The main element of this programme is the construction of four new nuclear-armed ‘Dreadnought class’ submarines. The budget allocated to this project by the government in 2015 was £31bn, together with an unprecedented £10bn Treasury-guaranteed contingency fund. [2] Other elements of the renewal programme include:

  • a new design of nuclear reactor to power the submarines;
  • maintenance of 180 nuclear warheads, which may themselves be replaced by a new design in the 2020s;
  • missile-related work, although the missiles themselves will still be manufactured and maintained by the USA, and leased to the UK under long-standing ‘nuclear-sharing’ agreements.

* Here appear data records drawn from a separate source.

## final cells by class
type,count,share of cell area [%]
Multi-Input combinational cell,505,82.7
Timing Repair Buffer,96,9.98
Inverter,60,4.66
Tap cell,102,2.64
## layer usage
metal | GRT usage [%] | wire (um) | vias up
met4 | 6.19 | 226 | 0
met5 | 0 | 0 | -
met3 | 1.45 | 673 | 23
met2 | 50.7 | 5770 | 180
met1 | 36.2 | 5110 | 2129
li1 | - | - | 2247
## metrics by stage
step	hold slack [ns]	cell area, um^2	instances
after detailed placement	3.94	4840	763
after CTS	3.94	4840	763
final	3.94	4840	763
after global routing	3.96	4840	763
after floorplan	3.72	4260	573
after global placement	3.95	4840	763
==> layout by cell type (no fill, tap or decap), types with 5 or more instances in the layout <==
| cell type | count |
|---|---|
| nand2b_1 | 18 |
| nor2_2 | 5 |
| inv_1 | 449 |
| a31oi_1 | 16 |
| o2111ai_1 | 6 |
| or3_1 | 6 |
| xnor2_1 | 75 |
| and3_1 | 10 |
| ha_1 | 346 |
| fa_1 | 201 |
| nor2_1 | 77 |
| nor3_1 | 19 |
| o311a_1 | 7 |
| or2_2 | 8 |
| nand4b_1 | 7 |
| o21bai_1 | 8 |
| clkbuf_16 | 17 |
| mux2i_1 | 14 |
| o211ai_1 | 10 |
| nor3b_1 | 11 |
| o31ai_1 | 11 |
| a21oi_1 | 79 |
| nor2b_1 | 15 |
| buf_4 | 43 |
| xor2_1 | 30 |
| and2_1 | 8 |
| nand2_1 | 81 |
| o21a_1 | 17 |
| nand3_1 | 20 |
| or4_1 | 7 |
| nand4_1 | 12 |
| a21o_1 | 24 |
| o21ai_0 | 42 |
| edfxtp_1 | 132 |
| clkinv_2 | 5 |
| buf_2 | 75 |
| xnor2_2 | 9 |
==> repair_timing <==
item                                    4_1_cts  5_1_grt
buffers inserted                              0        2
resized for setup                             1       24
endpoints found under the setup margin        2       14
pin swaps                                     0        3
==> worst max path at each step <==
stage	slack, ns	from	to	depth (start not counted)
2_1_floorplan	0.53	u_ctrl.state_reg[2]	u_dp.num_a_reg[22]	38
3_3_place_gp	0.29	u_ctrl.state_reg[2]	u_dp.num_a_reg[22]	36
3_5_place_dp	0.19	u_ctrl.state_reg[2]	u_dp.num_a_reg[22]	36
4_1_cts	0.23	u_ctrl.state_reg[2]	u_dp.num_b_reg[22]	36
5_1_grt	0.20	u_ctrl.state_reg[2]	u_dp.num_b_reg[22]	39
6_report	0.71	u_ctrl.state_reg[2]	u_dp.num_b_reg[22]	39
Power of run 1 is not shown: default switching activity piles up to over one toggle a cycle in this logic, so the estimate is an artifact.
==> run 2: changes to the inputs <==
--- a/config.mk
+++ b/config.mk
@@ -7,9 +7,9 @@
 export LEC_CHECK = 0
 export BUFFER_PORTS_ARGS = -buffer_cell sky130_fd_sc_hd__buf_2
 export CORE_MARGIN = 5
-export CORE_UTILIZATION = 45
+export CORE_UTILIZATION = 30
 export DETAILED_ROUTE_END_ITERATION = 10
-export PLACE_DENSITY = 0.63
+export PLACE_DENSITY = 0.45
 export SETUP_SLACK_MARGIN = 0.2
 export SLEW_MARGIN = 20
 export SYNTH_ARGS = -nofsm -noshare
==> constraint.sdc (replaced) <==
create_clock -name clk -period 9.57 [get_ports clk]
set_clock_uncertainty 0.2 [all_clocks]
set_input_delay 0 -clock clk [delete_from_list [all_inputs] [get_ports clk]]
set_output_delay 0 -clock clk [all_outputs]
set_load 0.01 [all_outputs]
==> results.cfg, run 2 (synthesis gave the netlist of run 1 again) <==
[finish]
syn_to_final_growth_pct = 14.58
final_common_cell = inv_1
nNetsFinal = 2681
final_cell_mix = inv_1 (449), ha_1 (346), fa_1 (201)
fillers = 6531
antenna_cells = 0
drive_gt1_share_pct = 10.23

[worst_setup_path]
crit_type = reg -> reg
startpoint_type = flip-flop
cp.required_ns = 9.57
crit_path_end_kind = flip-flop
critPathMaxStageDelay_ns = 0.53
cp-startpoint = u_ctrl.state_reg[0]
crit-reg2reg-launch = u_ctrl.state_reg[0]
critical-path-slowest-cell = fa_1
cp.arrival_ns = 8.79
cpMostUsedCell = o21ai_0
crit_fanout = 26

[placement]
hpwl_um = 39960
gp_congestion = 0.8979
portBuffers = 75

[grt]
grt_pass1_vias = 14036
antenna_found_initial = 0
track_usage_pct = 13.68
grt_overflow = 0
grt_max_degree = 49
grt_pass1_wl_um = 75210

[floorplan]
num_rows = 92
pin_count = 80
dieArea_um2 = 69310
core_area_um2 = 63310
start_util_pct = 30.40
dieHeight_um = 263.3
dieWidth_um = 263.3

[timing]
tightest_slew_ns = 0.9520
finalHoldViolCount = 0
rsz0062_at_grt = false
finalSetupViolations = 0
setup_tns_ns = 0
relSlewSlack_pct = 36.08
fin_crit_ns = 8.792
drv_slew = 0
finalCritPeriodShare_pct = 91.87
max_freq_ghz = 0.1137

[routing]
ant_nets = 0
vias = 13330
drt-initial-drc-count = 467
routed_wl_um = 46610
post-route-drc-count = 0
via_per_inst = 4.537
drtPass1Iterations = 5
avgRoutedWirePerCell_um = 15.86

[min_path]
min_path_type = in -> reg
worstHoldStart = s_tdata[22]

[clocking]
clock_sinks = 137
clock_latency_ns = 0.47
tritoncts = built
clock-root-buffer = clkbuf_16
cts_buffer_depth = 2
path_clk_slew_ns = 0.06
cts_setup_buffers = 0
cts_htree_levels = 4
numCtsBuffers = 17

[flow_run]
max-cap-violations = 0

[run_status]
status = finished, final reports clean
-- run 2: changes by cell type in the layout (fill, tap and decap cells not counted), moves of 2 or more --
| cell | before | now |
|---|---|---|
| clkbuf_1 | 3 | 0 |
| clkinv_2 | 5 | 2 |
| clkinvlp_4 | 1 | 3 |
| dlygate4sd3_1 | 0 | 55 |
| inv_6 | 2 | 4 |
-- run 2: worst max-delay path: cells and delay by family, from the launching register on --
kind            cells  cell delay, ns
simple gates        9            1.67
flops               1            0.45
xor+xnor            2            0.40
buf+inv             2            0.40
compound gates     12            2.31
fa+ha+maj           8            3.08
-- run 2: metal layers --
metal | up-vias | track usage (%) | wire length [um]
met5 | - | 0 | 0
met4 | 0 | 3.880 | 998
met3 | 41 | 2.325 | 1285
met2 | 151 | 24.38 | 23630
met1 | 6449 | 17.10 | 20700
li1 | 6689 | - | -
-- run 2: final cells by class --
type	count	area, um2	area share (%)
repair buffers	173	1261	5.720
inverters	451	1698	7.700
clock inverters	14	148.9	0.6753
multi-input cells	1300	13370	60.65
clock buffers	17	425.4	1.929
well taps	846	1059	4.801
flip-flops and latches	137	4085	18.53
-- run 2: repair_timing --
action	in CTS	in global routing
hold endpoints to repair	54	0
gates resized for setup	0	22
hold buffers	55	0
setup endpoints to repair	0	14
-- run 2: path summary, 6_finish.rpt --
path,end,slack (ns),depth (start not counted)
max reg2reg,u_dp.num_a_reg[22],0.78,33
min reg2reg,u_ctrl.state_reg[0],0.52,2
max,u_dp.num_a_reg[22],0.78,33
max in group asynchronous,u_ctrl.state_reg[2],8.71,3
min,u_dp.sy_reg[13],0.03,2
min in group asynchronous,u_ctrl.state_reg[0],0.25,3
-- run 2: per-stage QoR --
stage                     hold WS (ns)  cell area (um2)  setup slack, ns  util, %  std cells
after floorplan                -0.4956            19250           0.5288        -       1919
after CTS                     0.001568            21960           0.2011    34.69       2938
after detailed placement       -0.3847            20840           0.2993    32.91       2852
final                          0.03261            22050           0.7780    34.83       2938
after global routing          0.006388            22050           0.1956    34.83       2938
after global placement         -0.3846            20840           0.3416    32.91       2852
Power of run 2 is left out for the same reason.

It is also important to note that Trident renewal is only part of what the government calls the Defence Nuclear Enterprise (DNE), which also includes other nuclear-powered, but conventionally-armed, submarines (Astute class and Trafalgar class) and the various supporting organisations. Overall, the ten-year budget for this enterprise is a whopping £51bn, over a quarter of Britain’s planned spend on military equipment. [3]
 

“Unaffordable”, says NAO

In May 2018, the National Audit Office (NAO) – the parliamentary watchdog which assesses the delivery of government programmes – published a review of the DNE. [4]  It highlighted an “affordability gap” of £2.9bn over the period 2018-28, as well as the decision by the government to use £0.6bn of the contingency fund to help manage budgetary problems this financial year. In November, the NAO published a review of the whole military equipment plan. [5]  It described the plan as “unaffordable” pointing to an expected shortfall of £7bn over the next ten years and the distinct possibility that this could rise to £15bn under unfavourable circumstances. The projected overspend on the nuclear programmes was high among the NAO’s concerns.

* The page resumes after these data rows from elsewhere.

==> config.mk <==
export PLATFORM = sky130hd
export DESIGN_NAME = fixed_radius_neighbor_degrees
export DESIGN_NICKNAME = d
export VERILOG_FILES = /design/src/frnd_pkg.sv /design/src/frnd_sqdist.sv /design/src/fixed_radius_neighbor_degrees.sv
export VERILOG_INCLUDE_DIRS = /design/src /design/src/src
export SDC_FILE = /design/constraint.sdc
export NUM_CORES = 2
export LEC_CHECK = 0
export ABC_AREA = 1
export BUFFER_PORTS_ARGS = -buffer_cell sky130_fd_sc_hd__buf_2
export CORE_UTILIZATION = 38
export CTS_CLUSTER_SIZE = 40
export DETAILED_ROUTE_END_ITERATION = 8
export GPL_TIMING_DRIVEN = 0
export PLACE_DENSITY = 0.58
export SLEW_MARGIN = 0
export SYNTH_ARGS = -nofsm -noshare
export SYNTH_HDL_FRONTEND = slang
export SYNTH_SLANG_ARGS = --single-unit
==> constraint.sdc <==
create_clock -name aclk -period 9.9 [get_ports aclk]
set_clock_uncertainty 0.2 [all_clocks]
set_input_delay 0.99 -clock aclk [delete_from_list [all_inputs] [get_ports aclk]]
set_output_delay 0.99 -clock aclk [all_outputs]
set_load 0.005 [all_outputs]
==> src/assert_macros.svh <==
// Assertion macros shared by the RTL of the neighbor degree block.
// Depends on nothing; included by modules that carry assertions.
`ifndef ASSERT_MACROS_SVH
`define ASSERT_MACROS_SVH
`define ASSERT_CLK(label, prop, msg) \
    label: assert property (@(posedge aclk) disable iff (!aresetn) prop) else $error(msg);
`define ASSERT_NEVER(label, expr, msg) \
    label: assert property (@(posedge aclk) disable iff (!aresetn) !(expr)) else $error(msg);
`endif

==> src/frnd_pkg.sv <==
`timescale 1ns / 1ps
// Package of the neighbor degree block: sizes, sequencer states, shared types.
// Depends on nothing.
package frnd_pkg;
    localparam int MaxPoints = 64;
    localparam int IdxW = $clog2(MaxPoints);
    localparam int CntW = $clog2(MaxPoints + 1);
    localparam int CoordW = 11;
    localparam int DegW = 6;
    localparam int LinkW = 11;
    localparam int SqW = 2 * CoordW + 1;
    localparam logic [CoordW-1:0] RangeReset = 11'd30;

    typedef enum logic [9:0] {
        ST_LOAD  = 10'b0000000001,
        ST_SORTI = 10'b0000000010,
        ST_SORTC = 10'b0000000100,
        ST_SORTK = 10'b0000001000,
        ST_SWPI  = 10'b0000010000,
        ST_SWPJ  = 10'b0000100000,
        ST_DIST  = 10'b0001000000,
        ST_SWPL  = 10'b0010000000,
        ST_OUTR  = 10'b0100000000,
        ST_OUTV  = 10'b1000000000
    } state_t;

    typedef struct packed {
        logic [CoordW-1:0] a;
        logic [CoordW-1:0] b;
    } diff_req_t;
endpackage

A recent report [6] from the British American Security Information Council (BASIC) has drawn together the latest information about the cost increases, and estimated that capital cost of Trident renewal has now grown to £47.3bn. The largest cost increases over and above the budget for the nuclear programme arise from a two-year delay – leading to an extra £2bn required for life extension work for the existing Vanguard class submarines – and the post-Brexit referendum depreciation of the pound against the dollar which is estimated to add a further £2bn to components being made in the USA, such as missile tubes. [7]

Once running costs – of approximately £2.2bn a year from 2030 to 2060 – are added, the lifetime costs of the programme grows to over £110bn. Decommissioning costs are an additional burden.

So, even if you support the Defence Nuclear Enterprise, the costs are staggering – but there is even worse news...
 

“Unachievable”, says IPA

In July, the Infrastructure and Projects Authority (IPA) – a high-level watchdog which reports to HM Treasury and the Cabinet Office – published its annual report [8] which included a damning assessment, especially of the Dreadnought submarine project. The project was “in doubt, with major risks or issues apparent in a number of key areas. Urgent action is needed to address these problems and/or assess whether resolution is feasible.” On the project to build the new nuclear reactors for the submarines, the IPA was even more critical. “Successful delivery of the project appears to be unachievable. There are major issues with project definition, schedule, budget, quality and/or benefits delivery, which at this stage do not appear to be manageable or resolvable.”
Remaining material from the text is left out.